Scan the data below and copy each line where "must" occurs.

(Excerpts from a dataset)
++++++
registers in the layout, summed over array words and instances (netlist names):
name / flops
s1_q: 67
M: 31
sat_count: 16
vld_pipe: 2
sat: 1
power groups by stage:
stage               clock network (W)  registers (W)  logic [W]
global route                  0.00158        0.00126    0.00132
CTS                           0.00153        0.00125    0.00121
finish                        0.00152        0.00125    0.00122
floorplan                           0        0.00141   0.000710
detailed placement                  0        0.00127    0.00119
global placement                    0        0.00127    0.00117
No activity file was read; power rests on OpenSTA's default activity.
[src/rtl/demux_1x2_3bit_buf_pkg.sv]
// rtl/demux_1x2_3bit_buf_pkg.sv - shared constants and types for the 1-to-2 registered demux
// Holds the default widths, slot state encoding and destination codes.
// Optional counter feature macro: DEMUX_STATS_EN.
package demux_1x2_3bit_buf_pkg;

    localparam int DEMUX_W     = 3;
    localparam int DEMUX_CNT_W = 8;

    typedef enum logic {
        SLOT_EMPTY = 1'b0,
        SLOT_FULL  = 1'b1
    } slot_state_e;

    localparam logic DST0 = 1'b0;
    localparam logic DST1 = 1'b1;

endpackage

[src/rtl/demux_1x2_3bit_buf_if.sv]
// rtl/demux_1x2_3bit_buf_if.sv - handshake bundle for the 1-to-2 registered demux
// Signals:
//   x, s, alt_mode, in_valid / in_ready : input stream and steering controls
//   m0, m0_valid / m0_ready             : output 0 stream
//   m1, m1_valid / m1_ready             : output 1 stream
//   cnt0, cnt1                          : delivery counters (DEMUX_STATS_EN only)
// Modports: master = producer/consumer side, slave = demux side.
interface demux_1x2_3bit_buf_if #(
    parameter int WIDTH = demux_1x2_3bit_buf_pkg::DEMUX_W
`ifdef DEMUX_STATS_EN
   ,parameter int CNT_W = demux_1x2_3bit_buf_pkg::DEMUX_CNT_W
`endif
);

    logic [WIDTH-1:0] x;
    logic             s;
    logic             alt_mode;
    logic             in_valid;
    logic             in_ready;
    logic [WIDTH-1:0] m0;
    logic             m0_valid;
    logic             m0_ready;
    logic [WIDTH-1:0] m1;
    logic             m1_valid;
    logic             m1_ready;
`ifdef DEMUX_STATS_EN
    logic [CNT_W-1:0] cnt0;
    logic [CNT_W-1:0] cnt1;

    modport master (
        output x, s, alt_mode, in_valid, m0_ready, m1_ready,
        input  in_ready, m0, m0_valid, m1, m1_valid, cnt0, cnt1
    );

    modport slave (
        input  x, s, alt_mode, in_valid, m0_ready, m1_ready,
        output in_ready, m0, m0_valid, m1, m1_valid, cnt0, cnt1
    );
`else
    modport master (
        output x, s, alt_mode, in_valid, m0_ready, m1_ready,
        input  in_ready, m0, m0_valid, m1, m1_valid
    );

    modport slave (
        input  x, s, alt_mode, in_valid, m0_ready, m1_ready,
        output in_ready, m0, m0_valid, m1, m1_valid
    );
`endif

endinterface
$ cat src/rtl/psg_mixer.sv
// -----------------------------------------------------------------------------
// psg_mixer
//   Stereo mixer and 4-sample averager for the three channels of a PSG.
//   On each CE strobe one sample per channel is mixed into a left and a
//   right value according to the pan mode:
//     00/11 mono : L = R = A+B+C
//     01    ABC  : L = 2A+B, R = 2C+B
//     10    ACB  : L = 2A+C, R = 2B+C
//   Four consecutive samples form a block. Their average (sum >> 2,
//   truncated) is registered on left_o/right_o one clock after the 4th CE,
//   and valid_o pulses for that one clock.
//
//   Optional feature: macro PSG_MIXER_DSM_EN adds a first-order sigma-delta
//   modulator per side, producing 1-bit DAC bitstreams.
//
// Ports
//   clk_i          system clock, rising edge
//   rst_i          asynchronous active-high reset
//   ce_i           sample strobe, one clk wide
//   ch_a_i/b/c     8-bit unsigned channel levels
//   stereo_i       pan mode, latched at the first CE of each block
//   mute_i         zeroes the block result; sampled on the block-closing CE
//   left_o/right_o 10-bit averaged mix, registered
//   valid_o        one-clk pulse when left_o/right_o update
//   dac_l_o/dac_r_o sigma-delta bitstreams (PSG_MIXER_DSM_EN only)
//
// Handshake: there is no back-pressure. valid_o is a pure strobe; the
// consumer must take left_o/right_o in the cycle valid_o is high (they hold
// until the next block closes anyway).
// -----------------------------------------------------------------------------
module psg_mixer (
  input  logic       clk_i,
  input  logic       rst_i,
  input  logic       ce_i,
  input  logic [7:0] ch_a_i,
  input  logic [7:0] ch_b_i,
  input  logic [7:0] ch_c_i,
  input  logic [1:0] stereo_i,
  input  logic       mute_i,
  output logic [9:0] left_o,
  output logic [9:0] right_o,
  output logic       valid_o
`ifdef PSG_MIXER_DSM_EN
  ,
  output logic       dac_l_o,
  output logic       dac_r_o
`endif
);

  localparam logic [1:0] MODE_ABC = 2'b01;
  localparam logic [1:0] MODE_ACB = 2'b10;

  logic [1:0]  scnt_q, scnt_d;
  logic [1:0]  mode_q, mode_d;
  logic [11:0] acc_l_q, acc_l_d;
  logic [11:0] acc_r_q, acc_r_d;
  logic [9:0]  left_q, left_d;
  logic [9:0]  right_q, right_d;
  logic        valid_q, valid_d;

  logic [1:0]  eff_mode;
  logic [9:0]  a10, b10, c10;
  logic [9:0]  mix_l, mix_r;
  logic [11:0] sum_l, sum_r;

  // The first sample of a block must already use the mode being latched,
  // so the whole block sees one consistent mode.
  assign eff_mode = (scnt_q == 2'd0) ? stereo_i : mode_q;

  assign a10 = {2'b00, ch_a_i};
  assign b10 = {2'b00, ch_b_i};
  assign c10 = {2'b00, ch_c_i};

  always_comb begin
    mix_l = a10 + b10 + c10;
    mix_r = a10 + b10 + c10;
    case (eff_mode)
      MODE_ABC: begin
        mix_l = (a10 << 1) + b10;
        mix_r = (c10 << 1) + b10;
      end
      MODE_ACB: begin
        mix_l = (a10 << 1) + c10;
        mix_r = (b10 << 1) + c10;
      end
      default: ;
    endcase
  end

  // Max block sum is 4*765 = 3060, fits in 12 bits.
  assign sum_l = acc_l_q + {2'b00, mix_l};
  assign sum_r = acc_r_q + {2'b00, mix_r};

  always_comb begin
    scnt_d  = scnt_q;
    mode_d  = mode_q;
    acc_l_d = acc_l_q;
    acc_r_d = acc_r_q;
    left_d  = left_q;
    right_d = right_q;
    valid_d = 1'b0;
    if (ce_i) begin
      scnt_d = scnt_q + 2'd1;
      case (scnt_q)
        2'd0: begin
          mode_d  = stereo_i;
          acc_l_d = {2'b00, mix_l};
          acc_r_d = {2'b00, mix_r};
        end
        2'd1, 2'd2: begin
          acc_l_d = sum_l;
          acc_r_d = sum_r;
        end
        default: begin
          // Block close: accumulators are reloaded by the next block's
          // first CE, so they are left as is here.
          left_d  = mute_i ? 10'd0 : sum_l[11:2];
          right_d = mute_i ? 10'd0 : sum_r[11:2];
          valid_d = 1'b1;
        end
      endcase
    end
  end

  always_ff @(posedge clk_i or posedge rst_i) begin
    if (rst_i) begin
      scnt_q  <= 2'd0;
      mode_q  <= 2'b00;
      acc_l_q <= 12'd0;
      acc_r_q <= 12'd0;
      left_q  <= 10'd0;
      right_q <= 10'd0;
      valid_q <= 1'b0;
    end else begin
      scnt_q  <= scnt_d;
      mode_q  <= mode_d;
      acc_l_q <= acc_l_d;
      acc_r_q <= acc_r_d;
      left_q  <= left_d;
      right_q <= right_d;
      valid_q <= valid_d;
    end
  end

  assign left_o  = left_q;
  assign right_o = right_q;
  assign valid_o = valid_q;

`ifdef PSG_MIXER_DSM_EN
  // First-order sigma-delta: the carry out of a 10-bit phase accumulator
  // is the output bit, so its density equals level/1024.
  logic [10:0] dsm_l_q, dsm_l_d;
  logic [10:0] dsm_r_q, dsm_r_d;

  assign dsm_l_d = {1'b0, dsm_l_q[9:0]} + {1'b0, left_q};
  assign dsm_r_d = {1'b0, dsm_r_q[9:0]} + {1'b0, right_q};

  always_ff @(posedge clk_i or posedge rst_i) begin
    if (rst_i) begin
      dsm_l_q <= 11'd0;
      dsm_r_q <= 11'd0;
    end else begin
      dsm_l_q <= dsm_l_d;
      dsm_r_q <= dsm_r_d;
    end
  end

  assign dac_l_o = dsm_l_q[10];
  assign dac_r_o = dsm_r_q[10];
`endif

endmodule

$ cat config.mk
export PLATFORM = sky130hd
export DESIGN_NAME = psg_mixer
export DESIGN_NICKNAME = d
export VERILOG_FILES = /design/src/rtl/psg_mixer.sv
export SDC_FILE = /design/constraint.sdc
export NUM_CORES = 1
export LEC_CHECK = 0
export ABC_CLOCK_PERIOD_IN_PS = 6100
export CORE_ASPECT_RATIO = 0.75
export CORE_UTILIZATION = 53
export CTS_CLUSTER_DIAMETER = 150
export DETAILED_ROUTE_END_ITERATION = 12
export PLACE_DENSITY = 0.74
export SETUP_SLACK_MARGIN = 0.3
export SYNTH_ARGS = -nofsm -noshare
export SYNTH_HDL_FRONTEND = slang
export SYNTH_SLANG_ARGS = --single-unit
$ cat constraint.sdc
create_clock -name clk_i -period 6.1 [get_ports clk_i]
set_input_delay 1.22 -clock clk_i [delete_from_list [all_inputs] [get_ports clk_i]]
set_output_delay 1.22 -clock clk_i [all_outputs]
set_load 0.1 [all_outputs]
Word level (Yosys, flattened, before mapping)
Cells that the tools add are included.
{ "word_totals": {"output_inout_bits": 21, "elab_cells": 36, "ff_bits": 49, "inputBits": 30} }
{ "classes": {"add_sub_neg": 9, "eq_ne": 4, "n_reduce_logical": 6, "n_bitwise": 1, "mux": 9} }
{ "ops": {"columns": ["op", "count"], "rows": [
  ["adder 9 x 8 -> 10 bit", 5],
  ["one-hot mux 12 bit (2 select lines)", 2],
  ["one-hot mux 10 bit (2 select lines)", 2],
  ["adder 12 x 10 -> 12 bit", 2],
  ["two-way mux 10 bit", 2],
  ["adder 8 x 8 -> 9 bit", 1],
  ["equality test 2 x 1 -> 1 bit (second input constant)", 2],
  ["equality test 2 bit (second input constant)", 2],
  ["AND reduction 2 bit", 2],
  ["OR reduction 3 bit", 1],
  ["adder 2 x 1 -> 2 bit (second input constant)", 1],
  ["zero test 2 bit", 1],
  ["two-way mux 1 bit", 2],
  ["two-way mux 2 bit", 1],
  ["nonzero test 2 bit", 1],
  ["OR reduction 2 bit", 1],
  ["NOT 1 bit", 1]
]} }

Depth between registers and ports, before layout
{ "logic_depth": {"depth_word": 6, "mapped_depth": 22, "depth_no_buf": 20} }

Worst setup path after synthesis
OpenSTA, ideal clock, no wires.
{ "synth_path": {"path_kind": "in2reg", "startpoint": "input stereo_i[0]", "endpoint": "register acc_l_q[10]", "path_stages": 17, "required_ps": 5976, "arrival_time_ps": 5221, "setup_time_ps": 124, "setup_slack_ps": 755, "n_path_buf": 2, "path_cell_list": "mux2i_1 -> ha_1 -> buf_6 -> clkbuf_1 -> mux2_2 -> ha_1 -> fa_1 -> and3_1 -> a211oi_1 -> xnor2_1 -> a22o_1 -> ha_1 -> or4_1 -> o22ai_1 -> o21a_1 -> nor4_1 -> a211o_1"} }
{ "synth_between": {"elab_chain_cells": 5} }
{ "synth_rtl": {"columns": ["item", "line", "text"], "rows": [
  ["start: declaration", "38", "input logic [1:0] stereo_i,"],
  ["two-way mux 2 bit (*)", null, null],
  ["equality test 2 bit or equality test 2 x 1 -> 1 bit (tied branches)", "77", "case (eff_mode)"],
  ["one-hot mux 10 bit (2 select lines) (*)", "77", null],
  ["adder 12 x 10 -> 12 bit (*)", "91", "assign sum_l = acc_l_q + {2'b00, mix_l};"],
  ["one-hot mux 12 bit (2 select lines) (*)", "104", "case (scnt_q)"],
  ["end signal: assignment", "137", "acc_l_q <= acc_l_d;"],
  ["end: declaration", "55", "logic [11:0] acc_l_q, acc_l_d;"]
]} }
Every way passes the cells marked *; elsewhere a longest branch is shown, timed or not.
A chain may end at the register's enable or synchronous reset.

Worst setup path after layout
Ends and elaborated chain as after synthesis.

==> impl_results.md <==
* CP dominant cell by count: ha_1
* Failing checks: design-rule violations
* Fmax at 181.7 MHz
* Outcome: finished with violations
* Worst Path Buf+Inv at 1
* H-tree levels at 2
* Post-DP HPWL at 9609 um
* IO Pins at 51
* Number of synthesized flops with an enable pin at 0
* Worst Tran Pin Value at 1.172 ns
* Clock Latency Late Sink at 0.29 ns
* Ys flop type: dfrtp_1
* Die Span Y at 83.71 um
* Worst path slowest cell: or4_1
* Final setup viols at 0
* Syn Nets at 618
* Synthesis-to-finish area growth at 14.61%
* 1st-iter DRT viols at 272
* GRT Total Usage at 0.2752
* TritonCTS clock tree: yes
* Largest net degree at the start of global routing at 50
* Multi-input logic area at 0.003307 mm2
* Hold Buf Count CTS at 0
* Initial antenna violation count at 0
* TritonCTS buffer count at 5
* Min Tclk post-route at 5.504 ns
* Yosys warns at 0
* Port-buffer cells at 50
* RSZ-0062 raised after global routing: false
* Fin crit share at 0.9023
* Number of global-route vias before repair at 3977
* Clk_skew at 0.006089 ns
* Seq cells post-synth at 49
* Worst setup SP type: input port
* Die X at 111.0 um
* CP Data Required Time at 6.28 ns
* Drt via density at 6.228
* Post-CTS Setup Bufs at 0
* CP cell instances: clkdlybuf4s50_1 > mux2i_1 > ha_1 > mux2_2 > ha_1 > fa_1 > and3_1 > a211oi_1 > xnor2_1 > a22o_1 > ha_1 > or4_1 > o22ai_1 > o21a_1 > nor4_1 > a211o_1
* Clk root buf: clkbuf_16
* Reg area at 0.001226 mm2
* Worst EP arrival at 5.68 ns
* Detail Route Antenna Nets at 0
* Max capacitance violation total at 0
* Global-route wire length before repair at 20100 um
* CP Capture Type: flip-flop
* Worst path max stage delay at 0.52 ns
* Crit Path Class: input port to flip-flop
* WL/cell at 18.07 um
* Post-CTS resize count at 0
* Final Slew Violations at 0
* Via count at 4179
* Setup TNS at 0 ns
* FILL cells at 740
* Share of cells above drive strength 1 at 0.04263
* CP top delay family: compound AO/OA/AOI/OAI gates
* Number of distinct library cells after synthesis at 61
* WL final at 12120 um
* Drt drc at 10
* First-pass detailed-route iteration total at 9
* Initial core utilization at 0.5510
* Slew headroom at 0.2161
* # clock sinks at 49
* Bufs on Longest Clock Path at 2
* Final Hold Fails at 0
* Worst min path class: flip-flop to flip-flop
* CP max FO at 4
* Asr flop ratio synth at 1.000
* Routability congestion estimate from global placement at 0.9511
* Synth Area per Inst at 9.091 um2
* Nets at 663
* Post-Syn Area at 0.004718 mm2
* Cells after Synth at 519
* Gr ovfl total at 0
* Die footprint at 0.009288 mm2
* Reg clk slew, reported paths at 0.06 ns
* Row count at 29
* Core area at 0.008563 mm2
* Sequential element share of the synthesized area at 0.2599
* # diodes at 0
-- state kept, by name, summed over array words and instances (netlist names) --
name,cells
mode_q,2
acc_l_q,12
left_o,10
acc_r_q,12
scnt_q,2
right_o,10
valid_o,1
-- cell usage after synthesis, types with 5 or more instances --
cell type / number / area [um2]
and2_1: 6 / 37.54
a221o_1: 5 / 50.05
nand2_1: 50 / 187.7
and3_1: 5 / 31.28
a31oi_1: 6 / 37.54
inv_1: 18 / 67.56
clkbuf_1: 11 / 41.29
o21a_1: 5 / 37.54
o21ai_1: 15 / 75.07
a21o_1: 10 / 75.07
mux2i_1: 14 / 140.1
nor2_1: 41 / 153.9
dfrtp_1: 49 / 1226
ha_1: 55 / 688.2
a221oi_1: 6 / 52.55
o21ai_0: 26 / 130.1
mux2_2: 8 / 90.09
a21oi_1: 27 / 135.1
a22o_1: 21 / 183.9
nand3_1: 9 / 45.04
fa_1: 14 / 280.3
xnor2_1: 16 / 140.1
a211oi_1: 8 / 60.06
a22oi_1: 6 / 45.04
xor2_1: 16 / 140.1
-- placed cells by master, fill, tap and decap left out, drive strengths merged, types with 8 or more instances in the layout --
cell type,synthesis,final
a211oi,9,9
a21o,10,10
a21oi,27,27
a22o,21,21
clkdlybuf4s50,0,50
dfrtp,49,49
fa,14,14
ha,55,55
inv,18,18
mux2,8,8
mux2i,14,14
nand2,51,51
nand3,9,9
nor2,41,41
o21ai,41,41
xnor2,16,16
xor2,16,16
-- cell families (layout without fill, tap and decap cells) --
family                     Yosys count  in the layout  synth area share
adders and majority gates           69             69            0.2053
buffers and inverters               36             80           0.03925
AOI/OAI and AO/OA                  171            171            0.2501
DFF                                 49             49            0.2599
xor gates and xnor gates            32             32           0.05940
and+or+nand+nor                    140            140            0.1374
muxes                               22             22           0.04879
-- layer usage --
layer / GRT usage / vias up / wire length (um)
li1: - / 2025 / -
met1: 0.4014 / 2009 / 5971
met2: 0.4260 / 131 / 5271
met3: 0.05156 / 14 / 756
met4: 0.05355 / 0 / 124
met5: 0 / - / 0
-- cell type report --
type                            instances  area share
Sequential cell                        49      0.2267
Timing Repair Buffer                   55     0.09949
Tap cell                              108     0.02499
Clock buffer                            5     0.02314
Multi-Input combinational cell        434      0.6115
Clock inverter                          1   0.0009255
Inverter                               19     0.01319
-- per-stage QoR --
stage / util / cell area (um2) / cells / worst slack [ns] / hold slack [ns]
2_1_floorplan: - / 4718 / 519 / 0.7551 / 0.4453
6_report: 0.6315 / 5408 / 671 / 0.5959 / 0.4856
3_3_place_gp: 0.6163 / 5278 / 665 / 0.4146 / 0.4617
5_1_grt: 0.6315 / 5408 / 671 / 0.3367 / 0.5149
4_1_cts: 0.6315 / 5408 / 671 / 0.6758 / 0.4863
3_5_place_dp: 0.6163 / 5278 / 665 / 0.3683 / 0.4705
-- path summary, 6_finish.rpt --
path / cells after the start / startpoint / slack [ns] / to
min reg2reg: 2 / right_o[9]$_DFFE_PP0P_ / 0.49 / right_o[9]$_DFFE_PP0P_
min: 2 / right_o[9]$_DFFE_PP0P_ / 0.49 / right_o[9]$_DFFE_PP0P_
min in group asynchronous: 2 / rst_i / 1.50 / acc_r_q[7]$_DFFE_PP0P_
max in group asynchronous: 2 / rst_i / 3.97 / acc_l_q[8]$_DFFE_PP0P_
max: 16 / stereo_i[0] / 0.60 / acc_l_q[10]$_DFFE_PP0P_
max reg2reg: 17 / scnt_q[0]$_DFFE_PP0P_ / 1.15 / acc_l_q[10]$_DFFE_PP0P_
-- worst min-delay path: stages, from the launching register on --
cell	delay, ns
dfrtp_1	0.34
nand2_1	0.06
o31ai_1	0.06
Power is left out: the tool's default activity adds up to more than one toggle a clock period on the data nets, which glitch-free logic cannot reach.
++++++
TASK SOLUTION:
// consumer must take left_o/right_o in the cycle valid_o is high (they hold
  // The first sample of a block must already use the mode being latched,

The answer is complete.